Marktanpassungsfaktor
Der Marktanpassungsfaktor ist ein Korrekturfaktor, der im Vergleichswertverfahren zur Wertermittlung von Immobilien eingesetzt wird, um systematische Abweichungen zwischen den herangezogenen Vergleichsobjekten und dem zu bewertenden Objekt auszugleichen. Er dient dazu, Vergleichspreise an die spezifischen wertbeeinflussenden Merkmale des Bewertungsobjekts anzupassen.
Bedeutung und Anwendung
Im Rahmen des Vergleichswertverfahrens werden Verkaufspreise vergleichbarer Immobilien herangezogen, um den Verkehrswert des Bewertungsobjekts zu ermitteln. Da sich Immobilien in der Regel in verschiedenen Merkmalen unterscheiden – etwa in Größe, Ausstattung, Zustand, Lage oder Baujahr – müssen diese Unterschiede bei der Wertfindung berücksichtigt werden. Der Marktanpassungsfaktor ermöglicht es, die Vergleichspreise systematisch zu korrigieren, sodass sie die tatsächlichen Marktgegebenheiten des Bewertungsobjekts widerspiegeln.
Die Anwendung erfolgt typischerweise durch Multiplikation des Vergleichspreises mit dem Marktanpassungsfaktor. Ein Faktor über 1,0 bedeutet eine Aufwertung (das Bewertungsobjekt ist höherwertiger als die Vergleichsobjekte), ein Faktor unter 1,0 eine Abwertung.

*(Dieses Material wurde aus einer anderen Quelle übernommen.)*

<file path="src/rtl/rpti_pkg.sv">
`timescale 1ns / 1ps
// ---------------------------------------------------------------------------
// rpti_pkg: shared types and constants for the rehash probe insert unit
// Item formats, controller states, command and status groups, probe hash.
// ---------------------------------------------------------------------------
package rpti_pkg;

  // Table geometry (power of two, so the hash modulo is a mask)
  localparam int unsigned TABLE_SIZE = 1024;
  localparam int unsigned SLOT_W     = $clog2(TABLE_SIZE);

  localparam logic [31:0]       HASH_XOR       = 32'd31415927;
  localparam logic [SLOT_W-1:0] HASH_ZERO_SLOT = SLOT_W'(5);
  localparam logic [7:0]        MAX_PROBES_RST = 8'd8;

  typedef logic [SLOT_W-1:0] slot_t;

  typedef struct packed {
    logic [31:0] record_key;
    logic [31:0] record_payload;
  } in_item_t;

  typedef struct packed {
    logic        insert_status;
    logic [9:0]  final_slot;
    logic [7:0]  probes_used;
  } out_item_t;

  typedef enum logic [2:0] {
    ST_CLEAR,
    ST_IDLE,
    ST_READ,
    ST_CHECK,
    ST_FINISH
  } state_t;

  // Controller to datapath
  typedef struct packed {
    logic clear_en;
    logic load;
    logic advance;
    logic finish;
  } cmd_t;

  // Datapath to controller
  typedef struct packed {
    logic clear_last;
    logic slot_free;
    logic probe_more;
  } status_t;

  // Hash a word to a slot; a zero result is replaced so slot 0 is never used
  function automatic slot_t probe_hash(input logic [31:0] x);
    slot_t h;
    h = x[SLOT_W-1:0] ^ HASH_XOR[SLOT_W-1:0];
    if (h == '0) begin
      h = HASH_ZERO_SLOT;
    end
    return h;
  endfunction

endpackage

</file>
<file path="src/rtl/rpti_ctrl.sv">
`timescale 1ns / 1ps
// ---------------------------------------------------------------------------
// rpti_ctrl: insert sequencer
// Runs the clearing pass, then takes one record at a time through the
// read / check probe loop and hands the result to the output register.
// ---------------------------------------------------------------------------
module rpti_ctrl (
  input  logic              clk,
  input  logic              rst,
  input  logic              in_valid,
  output logic              in_stall,
  output logic              out_valid,
  input  logic              out_stall,
  input  rpti_pkg::status_t status,
  output rpti_pkg::cmd_t    cmd
);
  import rpti_pkg::*;

  state_t state;
  state_t state_next;
  logic   out_valid_next;
  logic   out_free;

  assign out_free = !out_valid || !out_stall;

  // State register and output valid flag
  always_ff @(posedge clk) begin
    if (rst) begin
      state     <= ST_CLEAR;
      out_valid <= 1'b0;
    end else begin
      state     <= state_next;
      out_valid <= out_valid_next;
    end
  end

  // Next state
  always_comb begin
    state_next = state;
    case (state)
      ST_CLEAR: begin
        if (status.clear_last) begin
          state_next = ST_IDLE;
        end
      end
      ST_IDLE: begin
        if (in_valid) begin
          state_next = ST_READ;
        end
      end
      ST_READ: begin
        state_next = ST_CHECK;
      end
      ST_CHECK: begin
        if (!status.slot_free && status.probe_more) begin
          state_next = ST_READ;
        end else begin
          state_next = ST_FINISH;
        end
      end
      ST_FINISH: begin
        if (out_free) begin
          state_next = ST_IDLE;
        end
      end
      default: begin
        state_next = ST_CLEAR;
      end
    endcase
  end

  // Commands and handshake outputs
  always_comb begin
    cmd            = '0;
    in_stall       = 1'b1;
    out_valid_next = out_valid && out_stall;
    case (state)
      ST_CLEAR: begin
        cmd.clear_en = 1'b1;
      end
      ST_IDLE: begin
        in_stall = 1'b0;
        cmd.load = in_valid;
      end
      ST_READ: begin
        cmd = '0;
      end
      ST_CHECK: begin
        cmd.advance = !status.slot_free && status.probe_more;
      end
      ST_FINISH: begin
        if (out_free) begin
          cmd.finish     = 1'b1;
          out_valid_next = 1'b1;
        end
      end
      default: begin
        cmd = '0;
      end
    endcase
  end

endmodule

</file>
$ cat config.mk
export PLATFORM = sky130hd
export DESIGN_NAME = contiguous_fit_allocator
export DESIGN_NICKNAME = d
export VERILOG_FILES = /design/src/hw/rtl/cfa_pkg.sv /design/src/hw/rtl/contiguous_fit_allocator.sv
export SDC_FILE = /design/constraint.sdc
export NUM_CORES = 2
export LEC_CHECK = 0
export BUFFER_PORTS_ARGS = -buffer_cell sky130_fd_sc_hd__buf_4
export CORE_ASPECT_RATIO = 1.1
export CORE_MARGIN = 2
export CORE_UTILIZATION = 60
export CTS_BUF_LIST = sky130_fd_sc_hd__clkbuf_8 sky130_fd_sc_hd__clkbuf_16
export DETAILED_ROUTE_END_ITERATION = 12
export PLACE_DENSITY = 0.76
export SLEW_MARGIN = 20
export SYNTH_ARGS = -nofsm -noshare
export SYNTH_HDL_FRONTEND = slang
export SYNTH_SLANG_ARGS = --single-unit
export TNS_END_PERCENT = 100
$ cat constraint.sdc
create_clock -name clk -period 7.4 [get_ports clk]
set_clock_uncertainty 0.05 [all_clocks]
set_input_delay 2.22 -clock clk [delete_from_list [all_inputs] [get_ports clk]]
set_output_delay 2.22 -clock clk [all_outputs]
set_load 0.05 [all_outputs]
$ cat src/hw/rtl/cfa_pkg.sv
// Package for the contiguous fit allocator: operation, strategy and status codes.
// No dependencies.
package cfa_pkg;
	localparam logic [1:0] MODE_REQUEST = 2'd0;
	localparam logic [1:0] MODE_RELEASE = 2'd1;
	localparam logic [1:0] MODE_COMPACT = 2'd2;
	localparam logic [1:0] STRAT_FIRST = 2'd0;
	localparam logic [1:0] STRAT_BEST = 2'd1;
	localparam logic [1:0] STRAT_WORST = 2'd2;
	localparam logic [1:0] ST_OK = 2'd0;
	localparam logic [1:0] ST_NO_FIT = 2'd1;
	localparam logic [1:0] ST_NO_OWNER = 2'd2;
	localparam logic [1:0] ST_FULL = 2'd3;
	localparam logic [20:0] MEM_LIMIT = 21'd1048576;
	typedef logic [19:0] addr_t;
	typedef logic [20:0] len_t;
endpackage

Die Ermittlung der Faktoren basiert auf der Auswertung von Kaufpreissammlungen und der Marktbeobachtung durch Gutachterausschüsse.
Regelung nach ImmoWertV
Die rechtliche Grundlage für die Anwendung von Marktanpassungsfaktoren findet sich in der Immobilienwertermittlungsverordnung (ImmoWertV). Diese regelt die methodischen Grundlagen der Verkehrswertermittlung und definiert die zulässigen Verfahren und Instrumente. Gutachterausschüsse können auf Basis ihrer Kaufpreissammlung Marktanpassungsfaktoren für bestimmte Objektarten, Lagen oder Ausstattungsmerkmale ableiten und veröffentlichen.
Abgrenzung zu verwandten Begriffen
Der Marktanpassungsfaktor ist nicht zu verwechseln mit dem Sachwertfaktor, der im Sachwertverfahren verwendet wird, um den ermittelten Sachwert an die tatsächlichen Marktverhältnisse anzupassen. Während der Marktanpassungsfaktor objektspezifische Merkmalsunterschiede innerhalb des Vergleichswertverfahrens ausgleicht, gleicht der Sachwertfaktor die methodische Differenz zwischen Herstellungskosten und Marktwert aus.
Ebenso unterscheidet sich der Marktanpassungsfaktor von pauschalen Zu- oder Abschlägen: Er basiert auf einer systematischen, empirisch fundierten Marktanalyse und nicht auf subjektiven Einschätzungen des Gutachters.
Häufige Fragen
Wofür wird der Marktanpassungsfaktor verwendet?
Der Marktanpassungsfaktor wird im Vergleichswertverfahren eingesetzt, um Unterschiede zwischen Vergleichsobjekten und dem Bewertungsobjekt auszugleichen. Er korrigiert Vergleichspreise um wertbeeinflussende Merkmale wie Ausstattung, Zustand oder Lage.
Wer ermittelt Marktanpassungsfaktoren?
Marktanpassungsfaktoren werden von Gutachterausschüssen auf Basis der Auswertung von Kaufpreissammlungen ermittelt und veröffentlicht. Sie spiegeln die tatsächlichen Marktverhältnisse in einem bestimmten Gebiet wider.